■ 袁正林
小时候,看什么都新鲜。天上的白云像刚弹好的棉花,被风推着缓缓游走;地上的蚂蚁排着长队,为一粒米能忙活整个下午。可说来也怪,如今记忆深处最难忘的,却是东南方向那座沉默的山。
那时候是农耕社会的尾巴,没有工业烟囱,空气清透得像水洗过一样。尤其夏日雨后,彩虹常常毫无预兆地横跨天际,从村东的稻田一直弯到西边的竹林。我总是光着脚丫,跑上家门前高高的石阶,倚着门框朝东南方凝望。几十里外,铜官山竟能看得一清二楚——它拔地而起,山脊如黛色的笔锋,在平原尽处划出一道挺拔的剪影。

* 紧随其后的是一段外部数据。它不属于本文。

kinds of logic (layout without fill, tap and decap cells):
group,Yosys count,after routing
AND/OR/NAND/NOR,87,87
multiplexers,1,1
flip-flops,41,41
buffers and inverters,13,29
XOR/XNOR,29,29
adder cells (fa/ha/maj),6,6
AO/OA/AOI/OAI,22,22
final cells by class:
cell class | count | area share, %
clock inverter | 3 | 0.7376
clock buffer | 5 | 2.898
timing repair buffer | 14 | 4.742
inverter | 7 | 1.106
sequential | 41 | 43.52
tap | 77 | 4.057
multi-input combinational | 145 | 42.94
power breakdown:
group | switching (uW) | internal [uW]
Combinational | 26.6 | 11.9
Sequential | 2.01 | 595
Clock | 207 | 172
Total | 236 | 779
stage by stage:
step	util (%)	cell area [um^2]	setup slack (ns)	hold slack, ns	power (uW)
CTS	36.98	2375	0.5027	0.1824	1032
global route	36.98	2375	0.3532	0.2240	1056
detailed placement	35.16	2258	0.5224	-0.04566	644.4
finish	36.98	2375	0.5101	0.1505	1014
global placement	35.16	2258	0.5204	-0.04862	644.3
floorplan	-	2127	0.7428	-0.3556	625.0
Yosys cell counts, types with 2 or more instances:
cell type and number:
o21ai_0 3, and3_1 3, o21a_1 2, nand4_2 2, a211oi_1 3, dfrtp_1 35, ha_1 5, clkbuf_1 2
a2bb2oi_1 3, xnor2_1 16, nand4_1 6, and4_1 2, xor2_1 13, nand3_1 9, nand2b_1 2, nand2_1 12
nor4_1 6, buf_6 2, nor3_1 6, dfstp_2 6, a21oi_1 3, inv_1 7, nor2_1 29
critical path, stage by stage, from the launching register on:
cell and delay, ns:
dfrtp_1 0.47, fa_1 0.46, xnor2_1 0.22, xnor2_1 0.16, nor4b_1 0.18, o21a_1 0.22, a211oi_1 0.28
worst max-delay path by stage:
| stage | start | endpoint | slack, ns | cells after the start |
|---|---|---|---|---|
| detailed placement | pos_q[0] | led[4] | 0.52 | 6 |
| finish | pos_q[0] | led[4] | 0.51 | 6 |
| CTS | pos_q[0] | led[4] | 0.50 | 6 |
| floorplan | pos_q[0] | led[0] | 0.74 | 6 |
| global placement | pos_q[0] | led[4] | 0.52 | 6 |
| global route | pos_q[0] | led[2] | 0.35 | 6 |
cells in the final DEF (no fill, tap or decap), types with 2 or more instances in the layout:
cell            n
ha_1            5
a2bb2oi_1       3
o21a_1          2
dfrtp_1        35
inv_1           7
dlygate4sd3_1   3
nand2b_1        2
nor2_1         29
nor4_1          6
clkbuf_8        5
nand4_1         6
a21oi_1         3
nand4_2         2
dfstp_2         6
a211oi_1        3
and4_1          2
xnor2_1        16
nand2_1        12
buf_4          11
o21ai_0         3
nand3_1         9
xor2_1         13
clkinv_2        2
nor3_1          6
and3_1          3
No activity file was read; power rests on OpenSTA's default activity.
`src/rtl/ram_stream_reader_if.sv`:
```
// Read-port and stream bundle for ram_stream_reader.
// master = the reader engine; slave = the RAM read port plus downstream consumer.
`timescale 1ns/1ps

interface ram_stream_reader_if #(
  parameter int WIDTH = 32,
  parameter int AW    = 5
);
  logic             ram_rd_en;
  logic [AW-1:0]    ram_rd_addr;
  logic [WIDTH-1:0] ram_rd_data;
  logic             m_valid;
  logic [WIDTH-1:0] m_data;
  logic             m_last;
  logic             m_ready;

  modport master (
    output ram_rd_en, ram_rd_addr, m_valid, m_data, m_last,
    input  ram_rd_data, m_ready
  );

  modport slave (
    input  ram_rd_en, ram_rd_addr, m_valid, m_data, m_last,
    output ram_rd_data, m_ready
  );
endinterface

```
`src/rtl/ram_stream_reader.sv`:
```
// Streams LEN words from a 1-cycle-latency SDP RAM read port, starting at BASE_ADDR
// with modulo-DEPTH wrap, through a 3-entry credit-controlled valid/ready buffer.
`timescale 1ns/1ps

module ram_stream_reader #(
  parameter int WIDTH     = 32,
  parameter int DEPTH     = 32,
  parameter int DEPTH_LOG = $clog2(DEPTH)
) (
  input  logic                 clk,
  input  logic                 rst_n,
  input  logic                 i_start,
  input  logic [DEPTH_LOG-1:0] i_base_addr,
  input  logic [DEPTH_LOG:0]   i_len,
  output logic                 o_busy,
  output logic                 o_done,
  ram_stream_reader_if.master  bus
);

  typedef enum logic [1:0] {
    ST_IDLE,
    ST_RUN,
    ST_FLUSH
  } state_t;

  localparam int                   BUF_DEPTH = 3;
  localparam logic [DEPTH_LOG-1:0] LAST_ADDR = DEPTH_LOG'(DEPTH - 1);
  localparam logic [DEPTH_LOG:0]   LEN_ZERO  = '0;
  localparam logic [DEPTH_LOG:0]   LEN_ONE   = (DEPTH_LOG + 1)'(1);

  state_t               r_state;
  logic                 r_busy;
  logic                 r_done;
  logic                 r_rd_en;
  logic                 r_rd_last;
  logic [DEPTH_LOG-1:0] r_rd_addr;
  logic [DEPTH_LOG:0]   r_len;
  logic [DEPTH_LOG:0]   r_issued;
  logic                 r_inflight;
  logic                 r_inflight_last;
  logic [WIDTH-1:0]     r_buf_data [BUF_DEPTH];
  logic                 r_buf_last [BUF_DEPTH];
  logic [1:0]           r_count;

  logic                 w_push;
  logic                 w_pop;
  logic [1:0]           w_count_next;
  logic [1:0]           w_wr_idx;
  logic                 w_credit_ok;
  logic                 w_last_hs;
  logic [DEPTH_LOG-1:0] w_next_addr;
  logic [DEPTH_LOG:0]   w_issued_next;

  // Data returned by the RAM this cycle belongs to the read issued last cycle.
  assign w_push        = r_inflight;
  assign w_pop         = (r_count != 2'd0) && bus.m_ready;
  assign w_count_next  = r_count + {1'b0, w_push} - {1'b0, w_pop};
  assign w_wr_idx      = r_count - {1'b0, w_pop};
  assign w_last_hs     = w_pop && r_buf_last[0];
  assign w_next_addr   = (r_rd_addr == LAST_ADDR) ? '0 : r_rd_addr + 1'b1;
  assign w_issued_next = r_issued + 1'b1;

  // After the next edge the buffer holds w_count_next words and r_rd_en becomes the
  // in-flight read; one more read may only be issued if that still leaves room.
  assign w_credit_ok   = ({1'b0, w_count_next} + {2'b00, r_rd_en}) < 3'd3;

  always_ff @(posedge clk or negedge rst_n) begin
    if (!rst_n) begin
      r_state         <= ST_IDLE;
      r_busy          <= 1'b0;
      r_done          <= 1'b0;
      r_rd_en         <= 1'b0;
      r_rd_last       <= 1'b0;
      r_rd_addr       <= '0;
      r_len           <= '0;
      r_issued        <= '0;
      r_inflight      <= 1'b0;
      r_inflight_last <= 1'b0;
      r_count         <= '0;
      // NOTE: the buffer is only three flops deep and its head drives M_DATA/M_LAST,
      // which must read 0 in reset, so it is reset like ordinary state.
      for (int i = 0; i < BUF_DEPTH; i++) begin
        r_buf_data[i] <= '0;
        r_buf_last[i] <= 1'b0;
      end
    end else begin
      // NOTE: sequential state uses non-blocking assignments only; a default written
      // first and overridden later in the same block is legal because the last
      // scheduled update wins.
      r_done          <= 1'b0;
      r_inflight      <= r_rd_en;
      r_inflight_last <= r_rd_last;
      r_count         <= w_count_next;

      if (w_pop) begin
        for (int i = 0; i < BUF_DEPTH - 1; i++) begin
          r_buf_data[i] <= r_buf_data[i+1];
          r_buf_last[i] <= r_buf_last[i+1];
        end
      end
      if (w_push) begin
        r_buf_data[w_wr_idx] <= bus.ram_rd_data;
        r_buf_last[w_wr_idx] <= r_inflight_last;
      end

      case (r_state)
        ST_IDLE: begin
          r_rd_en   <= 1'b0;
          r_rd_last <= 1'b0;
          if (i_start && !r_done) begin
            if (i_len == LEN_ZERO) begin
              r_done <= 1'b1;
            end else begin
              r_state   <= ST_RUN;
              r_busy    <= 1'b1;
              r_len     <= i_len;
              r_rd_en   <= 1'b1;
              r_rd_addr <= i_base_addr;
              r_issued  <= LEN_ONE;
              r_rd_last <= (i_len == LEN_ONE);
            end
          end
        end

        ST_RUN: begin
          if (r_issued == r_len) begin
            r_rd_en   <= 1'b0;
            r_rd_last <= 1'b0;
            r_state   <= ST_FLUSH;
          end else if (w_credit_ok) begin
            r_rd_en   <= 1'b1;
            r_rd_addr <= w_next_addr;
            r_issued  <= w_issued_next;
            r_rd_last <= (w_issued_next == r_len);
          end else begin
            r_rd_en   <= 1'b0;
            r_rd_last <= 1'b0;
          end
        end

        ST_FLUSH: begin
          if (w_last_hs) begin
            r_state <= ST_IDLE;
            r_busy  <= 1'b0;
            r_done  <= 1'b1;
          end
        end

        default: r_state <= ST_IDLE;
      endcase
    end
  end

  assign bus.ram_rd_en   = r_rd_en;
  assign bus.ram_rd_addr = r_rd_addr;
  assign bus.m_valid     = (r_count != 2'd0);
  assign bus.m_data      = r_buf_data[0];
  assign bus.m_last      = r_buf_last[0];
  assign o_busy          = r_busy;
  assign o_done          = r_done;

endmodule

```
`src/flat_wrapper.sv`:
```
// flat-port wrapper written by rule: the top's interface ports become plain ports
module ram_stream_reader_flat 
#(
  parameter int WIDTH     = 32,
  parameter int DEPTH     = 32,
  parameter int DEPTH_LOG = $clog2(DEPTH)
)
  (clk, rst_n, i_start, i_base_addr, i_len, o_busy, o_done, bus_ram_rd_en, bus_ram_rd_addr, bus_m_valid, bus_m_data, bus_m_last, bus_ram_rd_data, bus_m_ready);
  ram_stream_reader_if #(.WIDTH(WIDTH), .AW(($clog2(DEPTH)))) bus_i ();
  input  logic clk;
  input  logic rst_n;
  input  logic i_start;
  input  logic [DEPTH_LOG-1:0] i_base_addr;
  input  logic [DEPTH_LOG:0] i_len;
  output logic o_busy;
  output logic o_done;
  output wire logic [$bits(bus_i.ram_rd_en)-1:0] bus_ram_rd_en;
  output wire logic [$bits(bus_i.ram_rd_addr)-1:0] bus_ram_rd_addr;
  output wire logic [$bits(bus_i.m_valid)-1:0] bus_m_valid;
  output wire logic [$bits(bus_i.m_data)-1:0] bus_m_data;
  output wire logic [$bits(bus_i.m_last)-1:0] bus_m_last;
  input wire logic [$bits(bus_i.ram_rd_data)-1:0] bus_ram_rd_data;
  input wire logic [$bits(bus_i.m_ready)-1:0] bus_m_ready;
  assign bus_ram_rd_en = bus_i.ram_rd_en;
  assign bus_ram_rd_addr = bus_i.ram_rd_addr;
  assign bus_m_valid = bus_i.m_valid;
  assign bus_m_data = bus_i.m_data;
  assign bus_m_last = bus_i.m_last;
  assign bus_i.ram_rd_data = bus_ram_rd_data;
  assign bus_i.m_ready = bus_m_ready;
  ram_stream_reader #(.WIDTH(WIDTH), .DEPTH(DEPTH), .DEPTH_LOG(DEPTH_LOG)) u_core (.clk(clk), .rst_n(rst_n), .i_start(i_start), .i_base_addr(i_base_addr), .i_len(i_len), .o_busy(o_busy), .o_done(o_done), .bus(bus_i));
endmodule
```
`config.mk`:
```
export PLATFORM = sky130hd
export DESIGN_NAME = ram_stream_reader_flat
export DESIGN_NICKNAME = d
export VERILOG_FILES = /design/src/rtl/ram_stream_reader_if.sv /design/src/rtl/ram_stream_reader.sv /design/src/flat_wrapper.sv
export SDC_FILE = /design/constraint.sdc
export NUM_CORES = 1
export LEC_CHECK = 0
export CAP_MARGIN = 5
export CELL_PAD_IN_SITES_DETAIL_PLACEMENT = 0
export CELL_PAD_IN_SITES_GLOBAL_PLACEMENT = 1
export CORE_UTILIZATION = 46
export DETAILED_ROUTE_END_ITERATION = 10
export PLACE_DENSITY = 0.83
export SETUP_SLACK_MARGIN = 0.05
export SLEW_MARGIN = 30
export SYNTH_ARGS = -nofsm -noshare
export SYNTH_HDL_FRONTEND = slang
export SYNTH_SLANG_ARGS = --single-unit
```
`constraint.sdc`:
```
create_clock -name clk -period 8.8 [get_ports clk]
set_input_delay 1.76 -clock clk [delete_from_list [all_inputs] [get_ports clk]]
set_output_delay 1.76 -clock clk [all_outputs]
set_load 0.02 [all_outputs]
```
Word-level counts from Yosys, hierarchy flattened
Index checks and enable logic that the tools add are counted.
- register bits: 126
- bits of input ports: 47
- output and inout port bits: 42
- word-level logic and storage cells: 98
- $add $sub $neg: 6
- magnitude comparators: 3
- eq/ne operators: 12
- muxes and demuxes: 44
- bitwise logic cells: 2
- reduce and logical (&&, ||, !) cells: 14
- operator list (kind ; count):
    96-bit bitwise mux ; 1
    96-bit 2-to-1 mux ; 1
    32-bit demux with 2-bit select ; 1
    64-bit 2-to-1 mux ; 1
    32-bit 2-to-1 mux ; 1
    5-bit 2-to-1 mux ; 5
    6-bit 2-to-1 mux ; 4
    1-bit 2-to-1 mux ; 15
    6-bit == test ; 2
    6-bit case mux with 2 select lines ; 1
    2-bit 2-to-1 mux ; 5
    5-bit case mux with 2 select lines ; 1
    2-bit by 1-bit inequality test with 1-bit output, second input constant ; 4
    1-bit case mux with 2 select lines ; 4
    4-bit AND reduction ; 2
    6-bit by 1-bit adder with 6-bit output, second input constant ; 1
    6-bit by 1-bit == test with 1-bit output, second input constant ; 1
    6-bit zero test ; 1
    2-bit case mux with 3 select lines ; 1
    2-bit nonzero test ; 3
    5-bit by 1-bit adder with 5-bit output, second input constant ; 1
    5-bit == test, second input constant ; 1
    5-bit AND reduction ; 1
    1-bit logical AND ; 4
    other kinds (17) ; 19

Logic depth before layout (Yosys ltp)
- word-level depth: 10
- mapped depth: 13
- depth with buffers taken out: 11

Least setup slack after synthesis
Ideal clock, no wire load.
- path kind: input to register
- from: in bus_m_ready
- to: reg u_core.r_rd_addr[0] (netlist: u_core.bus.ram_rd_addr[0])
- arrival time: 3798 ps
- path slack: 4876 ps
- stages: 11
- cells stage by stage: nand2_2 xnor2_1 ha_1 xnor2_1 xnor2_1 ha_1 a211o_1 a21oi_1 buf_4 nor2_1 a221o_1
- word-level cells in the longest chain between the ends: 6
- ends and longest elaborated chain (what ; line ; source):
    from (decl) ; flat_wrapper.sv:23 ; input wire logic [$bits(bus_i.m_ready)-1:0] bus_m_ready;
    1-bit logical AND ; ram_stream_reader.sv:56 ; assign w_pop = (r_count != 2'd0) && bus.m_ready;
    2-bit by 1-bit subtractor with 2-bit output ; ram_stream_reader.sv:57 ; assign w_count_next = r_count + {1'b0, w_push} - {1'b0, w_pop};
    named net u_core.w_count_next[1] ; ram_stream_reader.sv:47 ; logic [1:0] w_count_next;
    2-bit by 1-bit adder with 3-bit output ; ram_stream_reader.sv:65 ; assign w_credit_ok = ({1'b0, w_count_next} + {2'b00, r_rd_en}) < 3'd3;
    3-bit by 2-bit < comparator with 1-bit output ; ram_stream_reader.sv:65 ;
    2-bit by 1-bit inequality test with 1-bit output (no line) ; n/a ;
    5-bit AND reduction (no line) ; n/a ;
    to (signal assigned) ; ram_stream_reader.sv:118 ; r_rd_addr <= i_base_addr;
    to (signal assigned) ; ram_stream_reader.sv:132 ; r_rd_addr <= w_next_addr;
    to (decl) ; ram_stream_reader.sv:36 ; logic [DEPTH_LOG-1:0] r_rd_addr;
The timed path passes the listed nets, and every way through them passes these cells.
A chain may end at the register's enable or synchronous reset.

==> results.yml <==
run_status:
  status: "finished, final reports clean"
global_routing:
  grt_usage: 0.191
  grt_pass1_vias: 4001
  antenna_found_initial: 0
  grt_max_degree: 77
  grt_pass1_wl_um: 19400
  overflow: 0
finish:
  diodes: 0
  final_area_sq_um: 7310
  syn_to_final_growth_pct: 22.9
  layout.nets: 644
  drive_gt1_frac: 0.131
  post-route-util: 0.579
  stdcell_count: 775
cts:
  holdBufCountCts: 0
  cts.path.max_buffers: 2
  clock_latency_ps: 410
  clock-sinks: 126
  post_cts_buffers: 0
  cts_made_buffers: 17
  cts-root-buf: "clkbuf_16"
  cts_resized: 0
  cts_tree: "yes"
  htree_num_levels: 4
  clkTransAtPathRegs_ps: 50
setup_path:
  criticalPathCategory: "primary input to register"
  crit_path_end_kind: "register"
  startpoint_type: "primary input"
  path_max_fanout: 63
  critPathArrivalTime_ps: 4780
  critPathRequiredTime_ps: 9090
place:
  io_buffers: 88
  dp_cells: 743
  dp_slack_ps: 3640
  dp_hpwl_um: 7450
  gp_congestion: 0.754
  placed_area_sq_um: 6710
floorplanning:
  die_h_um: 116
  coreArea_sq_um: 12600
  ios: 89
  die_w_um: 116
  num_rows: 41
  design.die.area_sq_um: 13400
  start_util: 0.471
timing:
  worst_pin_slew_ps: 929
  period_needed_ps: 4490
  rsz0062_at_grt: "false"
  timing.final.ws_setup_ps: 4310
  fin_tns_setup_ps: 0
  setup_viol: 0
  fin_crit_sh: 0.510
  hold_viol_final: 0
  whs_ps: 380
  maxSlewHeadroom: 0.380
  max_freq_mhz: 223
  maxSlewViolCount: 0
  fin_skew_ps: 6.46
drt:
  vias: 4016
  wl_per_cell_um: 15.1
  routed_wl_um: 11700
  route.detailed.drc: 0
  via_per_inst: 5.18
  postRouteAntennaNets: 0
  drtIter0Drc: 210
  dr.pass1.iters: 4
pwr:
  total_power_mw: 3.07
  powerDensity_nw_per_um2: 420
  power_leakage_nw: 3.14
  peakVddDrop_uv: 186
synth:
  synthFlopType: "dfrtp_1"
  synth_cells: 540
  syn-num-nets: 594
  syn_avg_cell_area_sq_um: 11.0
  syn_area_sq_um: 5950
  synth_cell_types: 44
  ys_warn_count: 0
  ys_async_sr_fraction: 1.00
  synth-seq-area-share: 0.530
  synth_edf_count: 0
  ys_ff_latch: 126
worst_hold_path:
  hold_path_class: "register to register"
flow_run:
  maxCapViolCount: 0
report_power, final:
group          leakage, nW  total (mW)  internal (mW)  switching [mW]
registers             1.53        1.06          0.877           0.186
logic                 1.31        1.33          0.615           0.711
clock network        0.299       0.683          0.447           0.236
total                 3.14        3.07           1.94            1.13
cell usage after synthesis (all sizes together) (3+ instances only):
cell type | number | area (sq um)
nand2 | 92 | 348
ha | 7 | 87.6
nor3 | 4 | 20.0
nor4 | 3 | 18.8
nor3b | 3 | 22.5
nor2 | 8 | 30.0
clkbuf | 19 | 71.3
o211ai | 3 | 22.5
nand3 | 6 | 30.0
a21oi | 7 | 38.8
o21ai | 73 | 365
inv | 4 | 15.0
dfrtp | 126 | 3150
nand4b | 3 | 26.3
mux2 | 33 | 372
o31ai | 3 | 22.5
xor2 | 4 | 35.0
buf | 42 | 313
xnor2 | 10 | 87.6
mux2i | 66 | 661
metal layers:
| metal | vias up | GRT usage | part of all wire | wire (um) |
|---|---|---|---|---|
| met3 | 17 | 0.0492 | 0.037 | 433 |
| met4 | 0 | 0.0906 | 0.019 | 222 |
| met1 | 1969 | 0.246 | 0.47 | 5520 |
| met2 | 73 | 0.303 | 0.47 | 5560 |
| li1 | 1957 | - | - | - |
| met5 | - | 0 | 0 | 0 |
cells by family (layout without fill, tap and decap cells):
| logic type | count (synthesis) | count (layout) | share of synthesized area |
|---|---|---|---|
| AO/OA/AOI/OAI | 99 | 99 | 0.0947 |
| AND/OR/NAND/NOR | 130 | 130 | 0.0991 |
| buffers and inverters | 65 | 128 | 0.0671 |
| XOR/XNOR | 14 | 14 | 0.0206 |
| adder cells (fa/ha/maj) | 7 | 7 | 0.0147 |
| flip-flops | 126 | 126 | 0.530 |
| multiplexers | 99 | 99 | 0.174 |
layout make-up:
type                       count  area (sq um)
fill                        1074          5310
sequential                   126          3150
multi-input combinational    349          2420
timing repair buffer          92           916
clock buffer                  27           543
tap                          172           215
clock inverter                 5          50.0
inverter                       4          16.3
critical path: stages:
cell and delay [ps]:
clkdlybuf4s50_1 490, nand2_2 200, clkinv_2 90, buf_6 600, ha_1 290, nand3_2 730
mux2_2 570
layout by cell type, fill, tap and decap left out, types with 3 or more instances in the layout:
master | synthesis | routed
o31ai_1 | 3 | 3
nor2_1 | 8 | 7
clkbuf_16 | 0 | 17
a21oi_1 | 6 | 5
o211ai_1 | 3 | 3
nor3_1 | 4 | 4
clkinv_2 | 0 | 5
xor2_1 | 4 | 4
nand3_1 | 6 | 5
clkbuf_8 | 0 | 8
buf_4 | 36 | 3
o21ai_1 | 10 | 10
xnor2_1 | 10 | 10
mux2i_1 | 66 | 66
o21ai_0 | 63 | 63
nand4b_1 | 3 | 3
ha_1 | 7 | 7
nor4_1 | 3 | 3
nand2_1 | 91 | 91
clkdlybuf4s50_1 | 0 | 87
mux2_2 | 33 | 33
dfrtp_1 | 126 | 126
worst paths after layout:
| path | start | endpoint | slack (ps) | cells after the start |
|---|---|---|---|---|
| max | bus_m_ready | register | 4310 | 7 |
| min | u_core.r_rd_last$_DFFE_PN0P_ | u_core.r_inflight_last$_DFF_PN0_ | 380 | 0 |
| max reg2reg | u_core.r_count[1]$_DFF_PN0_ | register | 5370 | 7 |
| min reg2reg | u_core.r_rd_last$_DFFE_PN0P_ | u_core.r_inflight_last$_DFF_PN0_ | 380 | 0 |
| max in group asynchronous | rst_n | u_core.bus.m_data[8]$_DFF_PN0_ | 6310 | 2 |
| min in group asynchronous | rst_n | u_core.bus.m_data[6]$_DFF_PN0_ | 1390 | 1 |
No activity file was read; power rests on OpenSTA's default activity.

幼小的心里便埋下一颗种子:什么时候,能走到那座山下,亲手摸摸它的石头?什么时候,能站在山顶,看看我家的屋顶变成多小的一粒黑点?于是,每个黄昏,我对着那抹远山出神,看朝霞把它染成金粉。风从东南吹来,我便想,那是山捎来的口信吗?
后来,每个队里有了电视机。每到晚上,打谷场上就开始放电视。大人们说,电视信号就是从铜官山山顶的转播塔送下来的。从此,每晚屏幕里飘雪花时,我便盯着东南方黑暗中的一点微光——那是塔顶的航标灯,一闪一闪,像山眨着眼睛。那座山,从自然风景变成了科技符号,神秘感不降反增。我甚至在作业本背面画过它:尖尖的山顶,立着一根细长的天线,底下是盘旋的公路,路边开满野花。
再后来,我长大了。求学、工作,日子被琐事填满。好几次乘车路过山脚,隔着车窗看见“铜官山风景区”的指示牌,心里微微一颤,却终究没有下车。理由很多:时间不够、天气不好、一个人去没意思……其实,什么理由都抵不过一句“算了”。
现在交通多便利啊,高速直达,公交到门口,上山的路线有很多条,可我反而彻底没了登山的冲动,就像超市里四季都有西瓜、草莓,却再也吃不出在井水里冰过的甜;就像用手机能看遍世界美景,却少了一份趴在窗口等彩虹出现的期待。那种“非要不可”的渴望,那种把一座山当作童话王国来想象的天真,不知道什么时候,悄悄溜走了。
前两天翻旧物,翻出小学时写的作文:“我的愿望是登上铜官山,摸一摸头顶的云彩。”我忍不住笑了,又有些心酸。原来,我早已在想象中抵达过无数次——每一次凝望,都是一次朝圣;每一次出神,都是一次登顶。
铜官山还在那里,依然挺拔,依然青翠。而我终于明白,有些风景是用来眺望的,不是用来踏足的。它不必成为我的足迹,却永远是我的坐标。那个站在家门口、看山看彩虹的孩子,从未离开,他只是把那座山,搬进了心里更深的地方。
如今我再也不着急去铜官山了。因为我知道,最好的抵达,往往不在脚下,而在回望的那一刻。